PD-L1 Gene Polymorphisms rs822336 G>C and rs822337 T>A: Promising Prognostic Markers in Triple Negative Breast Cancer Patients
, Eleni Zografos 2,*, Maria Gazouli 2, Konstantinos Dimitrakakis 3, Konstantinos G. Toutouzas 4, Constantinos G. Zografos 4, Despoina Kalapanida 5, Andriani Tsiakou 6, George Samelis 7 and Flora Zagouri 5,*
Round 1
Reviewer 1 Report
The manuscript written by Makrantonakis et al. investigates the prognostic role of the rs822336 G>C and rs822337 T>A polymorphism of the PD-L1 in triple-negative breast cancer patients.
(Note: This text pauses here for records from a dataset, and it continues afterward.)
==> config.mk <==
export PLATFORM = sky130hd
export DESIGN_NAME = wb_commit_queue
export DESIGN_NICKNAME = d
export VERILOG_FILES = /design/src/rtl/wb_commit_queue_pkg.sv /design/src/rtl/wb_commit_queue_hilo_merge.sv /design/src/rtl/wb_commit_queue.sv
export SDC_FILE = /design/constraint.sdc
export NUM_CORES = 2
export LEC_CHECK = 0
export ABC_AREA = 0
export CAP_MARGIN = 0
export CORE_UTILIZATION = 30
export DETAILED_ROUTE_END_ITERATION = 8
export GPL_TIMING_DRIVEN = 0
export MAX_ROUTING_LAYER = met4
export PLACE_DENSITY_LB_ADDON = 0.2
export SLEW_MARGIN = 40
export SYNTH_ARGS = -nofsm -noshare
export SYNTH_HDL_FRONTEND = slang
export SYNTH_SLANG_ARGS = --single-unit
==> constraint.sdc <==
create_clock -name clk -period 6.5 [get_ports clk]
set_input_delay 0.65 -clock clk [delete_from_list [all_inputs] [get_ports clk]]
set_output_delay 0.65 -clock clk [all_outputs]
set_load 0.005 [all_outputs]
==> src/rtl/wb_commit_queue_pkg.sv <==
// ---------------------------------------------------------------------------
// wb_commit_queue_pkg
// Shared types and constants for the in-order writeback commit queue.
//   WB_DEPTH  : default number of queue entries (power of two, >= 4)
//   GPR_ZERO  : architectural zero register; writes to it are dropped
//   wb_entry  : one completed result waiting to be written back
// ---------------------------------------------------------------------------
package wb_commit_queue_pkg;

   localparam int WB_DEPTH = 8;

   localparam logic [4:0] GPR_ZERO = 5'd0;

   typedef struct packed {
      logic [4:0]  addr;
      logic        we;
      logic [31:0] data;
      logic        hi_we;
      logic [31:0] hi;
      logic        lo_we;
      logic [31:0] lo;
   } wb_entry;

endpackage

==> src/rtl/wb_commit_queue_hilo_merge.sv <==
// ---------------------------------------------------------------------------
// wb_hilo_merge
// Collapses two same-cycle HI (or LO) updates onto the single HI/LO write
// port. The younger entry's value wins because it is architecturally later.
//   older_we,   older_data   : update carried by the older retiring entry
//   younger_we, younger_data : update carried by the younger retiring entry
//   merged_we,  merged_data  : value presented to the register file
// ---------------------------------------------------------------------------
module wb_hilo_merge (
   input  logic        older_we,
   input  logic [31:0] older_data,
   input  logic        younger_we,
   input  logic [31:0] younger_data,
   output logic        merged_we,
   output logic [31:0] merged_data
);

   // Younger beats older; data stays at zero when neither writes so the
   // port is quiet while idle.
   always_comb begin
      merged_we   = older_we | younger_we;
      merged_data = '0;
      if (younger_we) begin
         merged_data = younger_data;
      end else if (older_we) begin
         merged_data = older_data;
      end
   end

endmodule

==> src/rtl/wb_commit_queue.sv <==
// ---------------------------------------------------------------------------
// wb_commit_queue
// In-order writeback buffer between the dual-issue execute stage and the
// register file. Up to two results are accepted per cycle into a circular
// FIFO and up to two retire per cycle, oldest first.
//   clk, rst_            : clock, asynchronous active-high reset
//   in0_* / in1_*        : older / younger completed result (valid, GPR
//                          addr/we/data, HI we/data, LO we/data)
//   in_ready             : at least two free entries
//   commit_stall         : hold all retirement this cycle
//   write_addr0/1_*      : GPR write ports (0 = older, 1 = younger)
//   write_hilo_*         : merged HI and LO write port
//   count                : occupied entries
// ---------------------------------------------------------------------------
module wb_commit_queue
   import wb_commit_queue_pkg::*;
#(
   parameter int DEPTH = WB_DEPTH,
   parameter int PTR_W = $clog2(DEPTH)
) (
   input  logic             clk,
   input  logic             rst_,
   input  logic             in0_valid,
   input  logic [4:0]       in0_addr,
   input  logic             in0_we,
   input  logic [31:0]      in0_data,
   input  logic             in0_hi_we,
   input  logic [31:0]      in0_hi_data,
   input  logic             in0_lo_we,
   input  logic [31:0]      in0_lo_data,
   input  logic             in1_valid,
   input  logic [4:0]       in1_addr,
   input  logic             in1_we,
   input  logic [31:0]      in1_data,
   input  logic             in1_hi_we,
   input  logic [31:0]      in1_hi_data,
   input  logic             in1_lo_we,
   input  logic [31:0]      in1_lo_data,
   output logic             in_ready,
   input  logic             commit_stall,
   output logic [4:0]       write_addr0,
   output logic             write_addr0_valid,
   output logic [31:0]      write_data0,
   output logic [4:0]       write_addr1,
   output logic             write_addr1_valid,
   output logic [31:0]      write_data1,
   output logic [31:0]      write_hilo_hi_data,
   output logic             write_hilo_hi_data_valid,
   output logic [31:0]      write_hilo_lo_data,
   output logic             write_hilo_lo_data_valid,
   output logic [PTR_W:0]   count
);

   localparam logic [PTR_W:0] READY_LIMIT = (PTR_W+1)'(DEPTH - 2);

   wb_entry            entries [DEPTH];
   logic [DEPTH-1:0]   entry_valid;
   logic [PTR_W-1:0]   head;
   logic [PTR_W-1:0]   tail;
   logic [PTR_W-1:0]   head_p1;
   logic [PTR_W-1:0]   tail_p1;
   logic [PTR_W-1:0]   push1_idx;
   wb_entry            in0_entry;
   wb_entry            in1_entry;
   wb_entry            older;
   wb_entry            younger;
   logic               push0;
   logic               push1;
   logic [1:0]         accept_num;
   logic               retire_en;
   logic               port1_present;
   logic [1:0]         retire_num;

   assign in0_entry = '{addr: in0_addr, we: in0_we, data: in0_data,
                        hi_we: in0_hi_we, hi: in0_hi_data,
                        lo_we: in0_lo_we, lo: in0_lo_data};
   assign in1_entry = '{addr: in1_addr, we: in1_we, data: in1_data,
                        hi_we: in1_hi_we, hi: in1_hi_data,
                        lo_we: in1_lo_we, lo: in1_lo_data};

   // Pointer arithmetic wraps for free because DEPTH is a power of two.
   assign head_p1 = head + PTR_W'(1);
   assign tail_p1 = tail + PTR_W'(1);

   // Readiness looks only at the pre-edge occupancy so upstream sees a
   // stable answer regardless of what retires this cycle.
   assign in_ready   = (count <= READY_LIMIT);
   assign push0      = in_ready & in0_valid;
   assign push1      = in_ready & in1_valid;
   assign push1_idx  = in0_valid ? tail_p1 : tail;
   assign accept_num = {1'b0, push0} + {1'b0, push1};

   // Retirement is a pure function of the head entries; port 1 only
   // carries an entry when two are queued.
   assign older         = entries[head];
   assign younger       = entries[head_p1];
   assign retire_en     = ~commit_stall & (count != '0);
   assign port1_present = retire_en & (count >= (PTR_W+1)'(2));
   assign retire_num    = {1'b0, retire_en} + {1'b0, port1_present};

   assign write_addr0       = retire_en ? older.addr : '0;
   assign write_data0       = retire_en ? older.data : '0;
   assign write_addr0_valid = retire_en & entry_valid[head] & older.we &
                              (older.addr != GPR_ZERO);

   assign write_addr1       = port1_present ? younger.addr : '0;
   assign write_data1       = port1_present ? younger.data : '0;
   assign write_addr1_valid = port1_present & entry_valid[head_p1] & younger.we &
                              (younger.addr != GPR_ZERO);

   wb_hilo_merge hi_merge (
      .older_we     (retire_en & older.hi_we),
      .older_data   (older.hi),
      .younger_we   (port1_present & younger.hi_we),
      .younger_data (younger.hi),
      .merged_we    (write_hilo_hi_data_valid),
      .merged_data  (write_hilo_hi_data)
   );

   wb_hilo_merge lo_merge (
      .older_we     (retire_en & older.lo_we),
      .older_data   (older.lo),
      .younger_we   (port1_present & younger.lo_we),
      .younger_data (younger.lo),
      .merged_we    (write_hilo_lo_data_valid),
      .merged_data  (write_hilo_lo_data)
   );

   // Payload storage carries no reset; occupancy is tracked separately so
   // stale payloads are never observed after a reset.
   always_ff @(posedge clk) begin
      if (push0) begin
         entries[tail] <= in0_entry;
      end
      if (push1) begin
         entries[push1_idx] <= in1_entry;
      end
   end

   // Queue bookkeeping. Enqueue slots are always free and retire slots are
   // always occupied, so the valid-bit clears and sets never collide.
   always_ff @(posedge clk or posedge rst_) begin
      if (rst_) begin
         head        <= '0;
         tail        <= '0;
         count       <= '0;
         entry_valid <= '0;
      end else begin
         if (retire_en) begin
            entry_valid[head] <= 1'b0;
         end
         if (port1_present) begin
            entry_valid[head_p1] <= 1'b0;
         end
         if (push0) begin
            entry_valid[tail] <= 1'b1;
         end
         if (push1) begin
            entry_valid[push1_idx] <= 1'b1;
         end
         head  <= head + PTR_W'(retire_num);
         tail  <= tail + PTR_W'(accept_num);
         count <= count + (PTR_W+1)'(accept_num) - (PTR_W+1)'(retire_num);
      end
   end

endmodule

==> results.sh <==
export IMPL_outcome="complete, no violations"
export IMPL_holdPathEnd="entry_valid[7]$_DFF_PP0_"
export IMPL_fmax_ghz=0.184
export IMPL_gp_congestion=0.807
export IMPL_power_frac_clock_pct=18.6
export IMPL_remaining_drc_errors=0
export IMPL_clk_insertion_delay_late_ns=0.72
export IMPL_wl_um=195000
export IMPL_cts_setup_buffers=0
export IMPL_synth_fp_nets=3199
export IMPL_syn_inst=2971
export IMPL_final_cells=5774
export IMPL_cts_htree_levels=3
export IMPL_netlist_area_um2=50200
export IMPL_top_layer_used="met4"
export IMPL_synth_top_area_share_pct=49.8
export IMPL_cts_hold_buf=0
export IMPL_fin_ws_ns=1.05
export IMPL_cp_arrival_ns=4.80
export IMPL_p_int_w=0.0180
export IMPL_setup_worst_path_end_class="output port"
export IMPL_vias=31900
export IMPL_overflow=0
export IMPL_numCtsBuffers=102
export IMPL_clock_skew_ns=0.0295
export IMPL_cts_sinks=850
export IMPL_switching_power_w=0.0120
export IMPL_rsz0062_at_grt="false"
export IMPL_finish_instance_area_um2=60700
export IMPL_wl_per_cell_um=33.8
export IMPL_syn_avg_cell_area_um2=16.9
export IMPL_period_share_pct=83.8
export IMPL_antenna_left=0
export IMPL_ir_worst_vdd_uv=273
export IMPL_final_max_slew_viol_count=0
export IMPL_final_net_count=3704
export IMPL_dp_slack_ns=1.70
export IMPL_required_ns=5.85
export IMPL_via_per_inst=5.52
export IMPL_r2r_cells=12
export IMPL_wl_met2_um=94600
export IMPL_synth_area_leaders="edfxtp_1 (50%), mux2_2 (18%), mux4_2 (18%)"
export IMPL_areaGrowthSynthToFinish_pct=21.0
export IMPL_cts_resized_gates=0
export IMPL_cts_tree="yes"
export IMPL_clkTransAtPathRegs_ns=0.06
export IMPL_min_delay_path_depth=1
export IMPL_path_cells="inv_1, ha_1, nor2b_1, nor2_1, inv_1, clkbuf_2, clkbuf_2, a21oi_1, clkdlybuf4s50_1"
export IMPL_finalPower_w=0.0301
export IMPL_power_density_nw_per_um2=495
export IMPL_final_layout_size_suffix_gt1_share_pct=46.3
export IMPL_synth_edff_count=832
export IMPL_worst_pin_slew_ns=0.850
export IMPL_ios=360
export IMPL_hold_viol=0
export IMPL_placed_area_um2=57500
export IMPL_ys_flop_type="edfxtp_1"
export IMPL_min_period_ns=5.45
export IMPL_setup_worst_path_start_class="register"
export IMPL_grt_pass1_vias=32700
export IMPL_die_w_um=411
export IMPL_cts_path_max_buffers=3
export IMPL_yosys_warnings=0
export IMPL_met3_length_um=14400
export IMPL_die_y_um=411
export IMPL_setup_viol=0
export IMPL_p_leak_nw=20.0
export IMPL_synth_seq_cells=850
export IMPL_power_frac_seq_pct=26.5
export IMPL_r2r_start="count[2]$_DFF_PP0_"
export IMPL_max_slew_margin_pct=43.1
export IMPL_io_buffers=359
export IMPL_num_rows=149
export IMPL_antenna_found_initial=48
export IMPL_dpl_cell_count=5561
export IMPL_ys_types=60
export IMPL_grt_max_degree=26
export IMPL_criticalPathCategory="register to output port"
export IMPL_cts_root_buf="clkbuf_16"
export IMPL_hpwl_um=132000
export IMPL_drt_pass1_iter_count=6
export IMPL_core_area_um2=166000
export IMPL_maxCapViolCount=0
export IMPL_cp_slowest_cell="nor2_1"
export IMPL_die_area_um2=169000
export IMPL_yosys_area_top_type="edfxtp_1"
export IMPL_fin_util_pct=36.7
export IMPL_cp_slowest_stage_delay_ns=0.67
export IMPL_wl_met1_um=81500
export IMPL_ff2ff_setup_slack_ns=2.26
export IMPL_combPwrFrac_pct=55.0
export IMPL_grtUsageTotal_pct=23.4
export IMPL_rr_endpoint="count[3]$_DFF_PP0_"
export IMPL_grt_pass1_wl_um=267000
export IMPL_seq_area_frac_synth_pct=50.7
export IMPL_min_path_type="register to register"
export IMPL_min_from="entry_valid[7]$_DFF_PP0_"
export IMPL_initial_core_util_pct=30.3
export IMPL_async_flop_share_pct=2.12
export IMPL_p_sw_share_pct=40.0
export IMPL_drt_iter0_drc=3106
export IMPL_cp_max_fo=10
sequential cells by signal, indices dropped and copies added, names as in the netlist:
name / cells
head: 3
entry_valid: 8
tail: 3
count: 4
entries: 832
metrics by stage:
step	setup TNS, ns	hold WS [ns]
floorplan	0	0.491
global placement	-1115.30	0.515
detailed placement	0	0.512
CTS	0	0.527
global route	0	0.518
finish	0	0.524
worst max-delay path: cells and delay by family, from the launching register on:
kind	cells	cell delay [ns]
simple gates	2	0.86
flops	1	0.55
buf+inv	5	1.77
fa+ha+maj	1	0.23
compound gates	1	0.66
routing by layer:
layer,vias to the layer above,track usage [%]
met1,17000,30.1
li1,13400,-
met5,-,-
met3,247,4.41
met2,1231,37.7
met4,0,6.42
worst max-delay path by stage:
stage                                           to                from  slack, ns  depth (start not counted)
after floorplan            entries[2][0]$_DFFE_PP_           in0_valid       2.03                          7
after detailed placement  entries[6][50]$_DFFE_PP_           in0_valid       1.70                         11
after global routing        write_hilo_hi_data[31]   head[0]$_DFF_PP0_       1.05                          9
final                               write_data1[2]  count[2]$_DFF_PP0_       1.05                          9
after CTS                           write_data1[2]  count[2]$_DFF_PP0_       1.14                          9
after global placement    entries[3][20]$_DFFE_PP_           in0_valid      -3.35                          8
kinds of logic after synthesis:
| group | count (synthesis) | synth area share (%) |
|---|---|---|
| AO/OA/AOI/OAI | 72 | 1.15 |
| XOR/XNOR | 7 | 0.122 |
| flip-flops | 850 | 50.7 |
| AND/OR/NAND/NOR | 258 | 2.51 |
| multiplexers | 1501 | 42.1 |
| buffers and inverters | 268 | 3.00 |
| adder cells (fa/ha/maj) | 15 | 0.434 |
final cells by class:
type	count	area, um^2
Inverter	22	82.6
Clock inverter	54	462
Fill cell	15700	105000
Multi-Input combinational cell	1853	23300
Sequential cell	850	25400
Antenna cell	37	92.6
Timing Repair Buffer	401	4470
Clock buffer	122	2690
Tap cell	2189	2740
Buffer	246	1450
cell usage in the layout (no fill, tap or decap), types with 18 or more instances in the layout:
| master | instances |
|---|---|
| clkdlybuf4s50_1 | 359 |
| nand3_1 | 77 |
| dfrtp_1 | 18 |
| diode_2 | 37 |
| clkinv_1 | 25 |
| nand2_1 | 54 |
| nor2_1 | 56 |
| clkbuf_1 | 28 |
| a21oi_1 | 19 |
| mux4_2 | 395 |
| clkbuf_16 | 103 |
| mux2_1 | 112 |
| edfxtp_1 | 832 |
| mux2i_1 | 186 |
| inv_1 | 18 |
| buf_12 | 37 |
| mux2_2 | 808 |
| buf_2 | 141 |
| buf_4 | 59 |
cell usage after synthesis (5+ instances only):
library cell,count
nand2_1,56
nor2b_1,8
clkbuf_1,28
nand3_1,77
mux4_2,395
dfrtp_1,18
nor2_1,58
a22o_1,6
buf_1,8
a311o_1,6
mux2i_1,186
edfxtp_1,832
buf_2,136
a21oi_1,19
o22ai_1,6
a21oi_2,6
or2_2,6
mux2_2,808
nand4_1,6
inv_1,19
nor3_1,18
nor4_1,5
ha_1,11
buf_6,14
buf_4,59
mux2_1,112
power by group through the flow:
stage / Combinational [W] / Sequential [W] / Clock, W
3_5_place_dp: 0.0166 / 0.00805 / 0
2_1_floorplan: 0.00946 / 0.00793 / 0
3_3_place_gp: 0.0162 / 0.00828 / 0
5_1_grt: 0.0173 / 0.00805 / 0.00589
4_1_cts: 0.0167 / 0.00794 / 0.00568
6_report: 0.0165 / 0.00795 / 0.00558
Note: power is estimated with default switching activity, not from simulation.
Regardless of the fact that it is an interesting work, some changes should be made to the manuscript.
In the section Materials and Methods:
1. In the paper, the authors refer to table 1, which is not found anywhere in the paper.
In the section Results:
2. The results in table 2 and figure 1 are identical. It is necessary to delete one.
3. The results in table 3 and figure 2 are identical. It is necessary to delete one.
4. The results are very difficult to follow. Also, it is necessary to compare some additional clinical and biochemical data of patients for some serious conclusions.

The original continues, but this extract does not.